Turkey signed a broad deal on Tuesday to restore ties with Israel after a six-year rupture, a Turkish foreign ministry official said, formalizing an agreement announced a day earlier by the prime ministers of the two countries.

The deal with Israel, reached after years of negotiation, was a rare rapprochement in the divided Middle East, driven by the prospect of lucrative Mediterranean gas deals as well as mutual fears over growing security risks.

It was formally signed on Tuesday by Turkey’s Foreign Ministry Undersecretary Feridun Sinirlioglu in Ankara and Israel’s Foreign Ministry Director General Dore Gold in Jerusalem, officials said.

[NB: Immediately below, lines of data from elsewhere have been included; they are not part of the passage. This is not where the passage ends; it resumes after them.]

## job 6399
Design udp_ipv4_tx, start of the top module:
module udp_ipv4_tx (
    input  wire             ap_clk,
    input  wire             ap_rst_n,
    input  wire  [31:0]     my_ip_addr,
    input  wire   [7:0]     ip_protocol,
    input  wire             s_axis_tx_meta_tvalid,
    output wire             s_axis_tx_meta_tready,
    input  wire [255:0]     s_axis_tx_meta_tdata,
    input  wire             s_axis_tx_data_tvalid,
    output wire             s_axis_tx_data_tready,
    input  wire  [63:0]     s_axis_tx_data_tdata,
    input  wire   [7:0]     s_axis_tx_data_tkeep,
    input  wire             s_axis_tx_data_tlast,
    output wire             m_axis_tx_data_tvalid,
    input  wire             m_axis_tx_data_tready,
    output wire   [63:0]    m_axis_tx_data_tdata,
    output wire    [7:0]    m_axis_tx_data_tkeep,
    output wire             m_axis_tx_data_tlast,
    output wire   [31:0]    datagrams_transmitted
);
clock: 3.1 ns
lec_check: 0
abc_area: 1
cap_margin: 20
cell_pad_in_sites_global_placement: 3
core_margin: 4
core_utilization: 32
max_routing_layer: met4
min_routing_layer: met1
place_density: 0.93
setup_slack_margin: 0.51
slew_margin: 20
run.sh (not shown) runs the stock make flow with config.mk's settings and CLKGATE_MAP_FILE=.
For job 1963, these inputs were changed with respect to job 6399:
Settings: clearing MIN_ROUTING_LAYER, which used to be met1; clearing MAX_ROUTING_LAYER, which used to be met4; swapping 0.51 for -0.1 in SETUP_SLACK_MARGIN; swapping 32 for 72 in CORE_UTILIZATION; swapping 4 for 2 in CORE_MARGIN; clearing ABC_AREA, which used to be 1; clearing CELL_PAD_IN_SITES_GLOBAL_PLACEMENT, which used to be 3; clearing PLACE_DENSITY, which used to be 0.93; swapping 3.1 for 1.17 in the clock period (ns, I/O delays scaled along).
### Flow results
- Flow for job 1963 halted at clock tree synthesis (4_1_cts), error code DPL-0038.
- Going from job 6399 to job 1963, worst setup timing slack at the placement stage shrinks by 2.26 ns.
- From job 6399 to job 1963 the numbers moved as follows: synthesized cell count fell by 216, chip area from the yosys synthesis statistics rose by 0.56%, half-perimeter wire length of the detailed placement result fell by about 5%, core area fell by 0.043 mm^2.
#### Input delta (job 920 over job 1963)
Settings: CTS_CLUSTER_SIZE now 15, previously not set; PLACE_DENSITY now 0.79, previously not set; SETUP_SLACK_MARGIN now -0.23, was -0.1; the clock period (ns, I/O delays scaled along) now 3.16, was 1.17.
==> results <==
None of the runs job 1963 and job 920 ends with a clean layout. FAIL job 1963 @ clock tree synthesis (4_1_cts): tool exited with error. The final report for job 920 shows a completed flow and a layout that fails verification, specifically capacitance limit, slew limit, setup timing. From job 1963 to job 920 the numbers moved as follows: synthesized chip area reported by yosys shows no meaningful change, full die area shows no meaningful change, sequential share of the synthesized area shows no meaningful change, area after synthesis shows no meaningful change. Diff job 920..job 1963 | die boundary width | unchanged. Routability congestion estimate from global placement in job 920 is 0.091 lower than in job 1963. In the tables for job 1963 and job 920, cell area reported after detailed placement reads lower with job 920. Delta (job 920 minus job 1963): number of cells in the design after placement down 275, worst setup slack after placement up 2.00 ns. Estimated wirelength of the detail-placed design down 7.1 mm in job 920 wrt job 1963.
What job 559 does differently from job 920 at the input level:
Settings: PLACE_DENSITY now 0.6, was 0.79; CTS_CLUSTER_SIZE now 50, was 15; the clock period (ns, I/O delays scaled along) now 3.34, was 3.16.
## What came out
Job 559: flow complete, layout not clean; failing: setup timing. [compare] base=job 920 new=job 559: number of iterations in the first detailed-routing pass -9; fraction of area in non-clock buffers dropped 0.43 points; total non-filler cell area in the finished layout -about 2%; via count moved down; met1 wire length decreased by 5.7% relative to the old numbers. Summary of job 559 over job 920: total of plain and repair buffers excluding clock buffers has decreased, global-route usage lower, area added between synthesis and finish went down. Total power delta (job 559 − job 920): favourable. Any difference in cell area after synthesis between job 920 and job 559 is small enough to ignore.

Relations between Israel and what was once its principle Muslim ally crumbled after Israeli marines stormed an activist ship in May 2010 to enforce a naval blockade of the Hamas-run Gaza Strip and killed nine Turkish provocateurs on board.

Under the deal, the naval blockade of Gaza, which Ankara had wanted lifted, remains in force, although humanitarian aid can continue to be transferred to Gaza via Israeli ports.

Turkish Prime Minister Binali Yildirim said late on Monday the two countries might appoint ambassadors “in a week or two.”